ABOUT THIS EXERCISE: Every line below that holds "input" must be copied.

PROVIDED MATERIAL:
Context: an optimization exercise on an open-source flow, tuned for small area, a short achievable clock period and few clock cycles. The choices shown serve that exercise and are no tape-out recipe.
RTL that was checked went through simulation tests only; none was proved equivalent to the original.

try-lagoon:
==> flow/design.v (excerpt) <==
module mod_mult_m_23 (
  input  wire        clk,
  input  wire        rst,
  input  wire        in_valid,
  input  wire [22:0] input_data0,
  input  wire [22:0] input_data1,
  output wire        out_valid,
  output reg  [22:0] output_data
);
  reg [22:0] a_r;
  reg [4:0] valid_pipe;
  reg be2;
  reg be3;
  reg be4;
  wire p5;
  wire p6;
  wire p8;
  wire p10;
  wire p12;
  wire p14;
  wire p16;
  wire p18;
  wire p20;
  wire p22;
  wire p24;
  wire p26;
  wire p28;
  wire p30;
  wire p32;
  wire p34;
  wire p36;
  wire p38;
  wire p40;
  wire p42;
  wire p44;
  wire p46;
  wire p48;
  wire p50;
  reg be53;
  reg be54;
  reg be55;
  wire p56;
  wire p57;
  wire p59;
  wire p61;
  wire p63;
  wire p65;
  wire p67;
  wire p69;
  wire p71;
  wire p73;
  wire p75;
  wire p77;
  wire p79;
  wire p81;
  wire p83;
  wire p85;
  wire p87;
  wire p89;
  wire p91;
  wire p93;
  wire p95;
  wire p97;
  wire p99;
  wire p101;
  reg be104;
  reg be105;
  reg be106;
  wire p107;
  wire p108;
  wire p110;
  wire p112;
  wire p114;
  wire p116;
  wire p118;
  wire p120;
  wire p122;
  wire p124;
  wire p126;
  wire p128;
  wire p130;
  wire p132;
  wire p134;
  wire p136;
  wire p138;
  wire p140;
  wire p142;
  wire p144;
  wire p146;
  wire p148;
  wire p150;
  wire p152;
  reg be155;
  reg be156;
  reg be157;
  wire p158;
  wire p159;
  wire p161;
  wire p163;
  wire p165;
  wire p167;
  wire p169;
  wire p171;
  wire p173;
  wire p175;
  wire p177;
  wire p179;
  wire p181;
  wire p183;
  wire p185;
  wire p187;
  wire p189;
  wire p191;
  wire p193;
  wire p195;
  wire p197;
  wire p199;
  wire p201;
  wire p203;
  reg be206;
  reg be207;
  reg be208;
  wire p209;
  wire p210;
  wire p212;
  wire p214;
  wire p216;
  wire p218;
  wire p220;
  wire p222;
  wire p224;
  wire p226;
  wire p228;
  wire p230;
  wire p232;
  wire p234;
  wire p236;
  wire p238;
  wire p240;
  wire p242;
  wire p244;
  wire p246;
  wire p248;
  wire p250;
  wire p252;
  wire p254;
  reg be257;
  ...
Settings: LEC_CHECK=0, CAP_MARGIN=20, CORE_MARGIN=2, CORE_UTILIZATION=55, SETUP_SLACK_MARGIN=4.2, SLEW_MARGIN=20, SYNTH_HIERARCHICAL=1; clock period 7.5 ns.
run.sh (not shown) runs the stock make flow with config.mk's settings and CLKGATE_MAP_FILE= SYNTH_SCRIPT=/design/flow/synth_recipe.tcl, a recipe that flattens the netlist after the stock synthesis.
The following lists how try-pepper was set up differently from try-lagoon:
Settings: changing CORE_UTILIZATION from 55 to 40.
Results
[try-pepper vs try-lagoon] met3 track utilization from global routing: lower in try-pepper
try-pepper contains fewer vias than try-lagoon.
Area growth from synthesis to layout for try-pepper: 0.90 points up relative to try-lagoon
Summary: with try-lagoon as the reference, global-route wire length before repair in try-pepper moved down by a few percent.
Diff try-pepper and try-lagoon: number of stages on the worst setup path higher in try-pepper
Of the two values seen for launching instance or port of the critical path, a_r[12]$_DFF_P_ was produced by try-lagoon and a_r[11]$_DFF_P_ by try-pepper.
Note that the count of placed standard cells including taps recorded for try-lagoon amounts to 0.928 times the value seen in try-pepper.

EXPECTED OUTPUT:
  input  wire        clk,
  input  wire        rst,
  input  wire        in_valid,
  input  wire [22:0] input_data0,
  input  wire [22:0] input_data1,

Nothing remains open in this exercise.